A leading method overtaken?
After the early applications in America, the United Kingdom and the Soviet Union in the 1910s and 1920s, the diary method was supported by UNESCO in the 1960s, making the method truly international.
With the diary method, respondents keep a record of everything they do via a standardised 10-minute diary. Not only recording what they do, but also the location where it happened and with whom they did it.
The result is a nuanced look at the behaviour patterns of people and families in various areas of life. Since that time, the diary research method has been a leading method for the UN for highlighting the issue of unpaid work in developing countries. It is also used for the Bureau of Labor Statistics in the US and EUROSTAT for examining the cultural differences and trends between countries and states. The context regarding behaviour makes these differences more understandable.
This contextual setting is both the strength and weakness of diary method research. It provides a detailed survey, but collecting data is labour-intensive and hence expensive. As a result, data can only be gathered with significant intervals and usually only on a population level.
A solution involving both an online and a modular strategy
Gathering data online is one obvious solution for reducing costs. However, you need a modular strategy for developing a research method that is both reliable and valid. The MOTUS software was developed to meet this need.
The MOTUS software platform makes it possible from a technical point of view to:
– define the research methods;
- develop online questionnaires
- put together online time registration systems (list of activities, length of intervals in between, number of reference days, etc.)
- allocate context questions to activities and by doing so delve more deeply into specific activities
– establish a research flow that supplies a survey or time registration system in a particular sequence;
– evaluate registered data via algorithms and reminders and have any errors corrected by the respondents themselves;
– carry out the research via a web browser (computer, laptop) or application (smartphone, tablet);
From an administrative point of view there are various possibilities:
– automatically allocate respondents to surveys, spread respondents (randomised) over the survey period, allocate start days, etc.
– monitor and follow up respondents in real-time during the survey via notifications on the screen and/or via automated e-mails and/or text messages.
– store input from respondents immediately, which makes the information usable in follow-up questions.

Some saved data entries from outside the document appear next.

$ cat config.mk
export PLATFORM = sky130hd
export DESIGN_NAME = enc_poller
export DESIGN_NICKNAME = d
export VERILOG_FILES = /design/src/rtl/enc_poll_pkg.sv /design/src/rtl/enc_crc8.sv /design/src/rtl/enc_ser_tx.sv /design/src/rtl/enc_ser_rx.sv /design/src/rtl/enc_poller.sv
export SDC_FILE = /design/constraint.sdc
export NUM_CORES = 1
export LEC_CHECK = 0
export ABC_AREA = 1
export BUFFER_PORTS_ARGS = -buffer_cell sky130_fd_sc_hd__buf_2
export CAP_MARGIN = 20
export CORE_MARGIN = 4
export CORE_UTILIZATION = 45
export DETAILED_ROUTE_END_ITERATION = 10
export MAX_ROUTING_LAYER = met4
export PLACE_DENSITY = 0.71
export SLEW_MARGIN = 10
export SYNTH_ARGS = -nofsm -noshare
export SYNTH_HDL_FRONTEND = slang
export SYNTH_SLANG_ARGS = --single-unit
$ cat constraint.sdc
create_clock -name clk -period 3.7 [get_ports clk]
set_input_delay 0.185 -clock clk [delete_from_list [all_inputs] [get_ports clk]]
set_output_delay 0.185 -clock clk [all_outputs]
set_load 0.1 [all_outputs]
$ cat src/rtl/enc_poll_pkg.sv
package enc_poll_pkg;

  localparam int unsigned WORD_W = 16;

  typedef enum logic [2:0] {
    PL_PAUSE = 3'd0,
    PL_LEAD  = 3'd1,
    PL_SEND  = 3'd2,
    PL_TAIL  = 3'd3,
    PL_RECV  = 3'd4
  } poll_state_t;

  typedef enum logic [1:0] {
    RX_IDLE  = 2'd0,
    RX_START = 2'd1,
    RX_DATA  = 2'd2,
    RX_STOP  = 2'd3
  } rx_state_t;

  function automatic int unsigned max3(input int unsigned a, input int unsigned b,
                                       input int unsigned c);
    int unsigned m;
    m = a;
    if (b > m) m = b;
    if (c > m) m = c;
    return m;
  endfunction

endpackage

$ cat src/rtl/enc_crc8.sv
module enc_crc8 #(
  parameter int unsigned DATA_W = 40,
  parameter logic [7:0]  POLY   = 8'h07
) (
  input  logic [DATA_W-1:0] data,
  output logic [7:0]        crc
);
  always_comb begin
    logic [7:0] acc;
    logic       fb;
    acc = 8'h00;
    for (int i = DATA_W - 1; i >= 0; i--) begin
      fb  = acc[7] ^ data[i];
      acc = {acc[6:0], 1'b0} ^ (fb ? POLY : 8'h00);
    end
    crc = acc;
  end
endmodule

$ cat src/rtl/enc_ser_tx.sv
module enc_ser_tx #(
  parameter int unsigned CLK_PER_BIT = 72,
  parameter int unsigned W           = 16
) (
  input  logic         clk,
  input  logic         rst_n,
  input  logic         start,
  input  logic [W-1:0] data,
  output logic         line,
  output logic         busy,
  output logic         done
);
  localparam int unsigned NBITS = W + 2;
  localparam int unsigned CW    = $clog2(CLK_PER_BIT);
  localparam int unsigned BW    = $clog2(NBITS);
  localparam logic [CW-1:0] CNT_LAST = CW'(CLK_PER_BIT - 1);
  localparam logic [BW-1:0] BIT_LAST = BW'(NBITS - 1);

  logic [NBITS-1:0] frame_q, frame_d;
  logic [CW-1:0]    cnt_q, cnt_d;
  logic [BW-1:0]    bit_q, bit_d;
  logic             busy_q, busy_d;
  logic             done_q, done_d;

  always_comb begin
    frame_d = frame_q;
    cnt_d   = cnt_q;
    bit_d   = bit_q;
    busy_d  = busy_q;
    done_d  = 1'b0;
    if (!busy_q) begin
      if (start) begin
        frame_d = {1'b1, data, 1'b0};
        cnt_d   = '0;
        bit_d   = '0;
        busy_d  = 1'b1;
      end
    end else if (cnt_q == CNT_LAST) begin
      cnt_d = '0;
      if (bit_q == BIT_LAST) begin
        busy_d = 1'b0;
        done_d = 1'b1;
      end else begin
        bit_d   = bit_q + 1'b1;
        frame_d = {1'b1, frame_q[NBITS-1:1]};
      end
    end else begin
      cnt_d = cnt_q + 1'b1;
    end
  end

  always_ff @(posedge clk or negedge rst_n) begin
    if (!rst_n) begin
      frame_q <= '1;
      cnt_q   <= '0;
      bit_q   <= '0;
      busy_q  <= 1'b0;
      done_q  <= 1'b0;
    end else begin
      frame_q <= frame_d;
      cnt_q   <= cnt_d;
      bit_q   <= bit_d;
      busy_q  <= busy_d;
      done_q  <= done_d;
    end
  end

  assign line = busy_q ? frame_q[0] : 1'b1;
  assign busy = busy_q;
  assign done = done_q;

  // an accepted start request drives the start bit on the next cycle
  assert_start_bit_R2: assert property (@(posedge clk) disable iff (!rst_n)
    (start && !busy) |=> (busy && !line));

endmodule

– track fieldwork via a dashboard
– follow up a longitudinal research set-up and use a behaviour panel
– offer surveys and research in various languages
By doing so, MOTUS succeeds in gathering context-rich behavioural information at a very low cost. It is also tailored to every research question and within every target group.
MOTUS gathers context-rich behavioural information at a very low cost.
MOTUS as a reliable and valid research platform
The aim from the outset was to gain faster and cheaper insights into the behaviour patterns of people and target groups. Not only by translating the traditional diary method into an online method, but also by reinforcing the method by taking a modular approach.
The MOTUS software platform first demonstrated its ability when collecting data from 3,260 respondents in Flanders.
Each respondent:
- completed a socio-demographic preliminary survey
- kept a record of his or her use of time for 7 successive days, and
- to complete the process, filled in a follow-up questionnaire.
The data was collected between January and December 2013. At the same time, the Statistics Belgium division of FPS Economy also conducted a diary-based survey using the traditional pen-and-paper method, in line with EUROSTAT guidelines, this time for one weekday and one weekend day.
A comparative study showed that MOTUS recorded the general behaviour patterns in an equally valid manner, while at the same time it was better in terms of travel movements and media usage. And by collecting the data online, MOTUS also managed to gather more context regarding behaviour – faster and at a lower cost.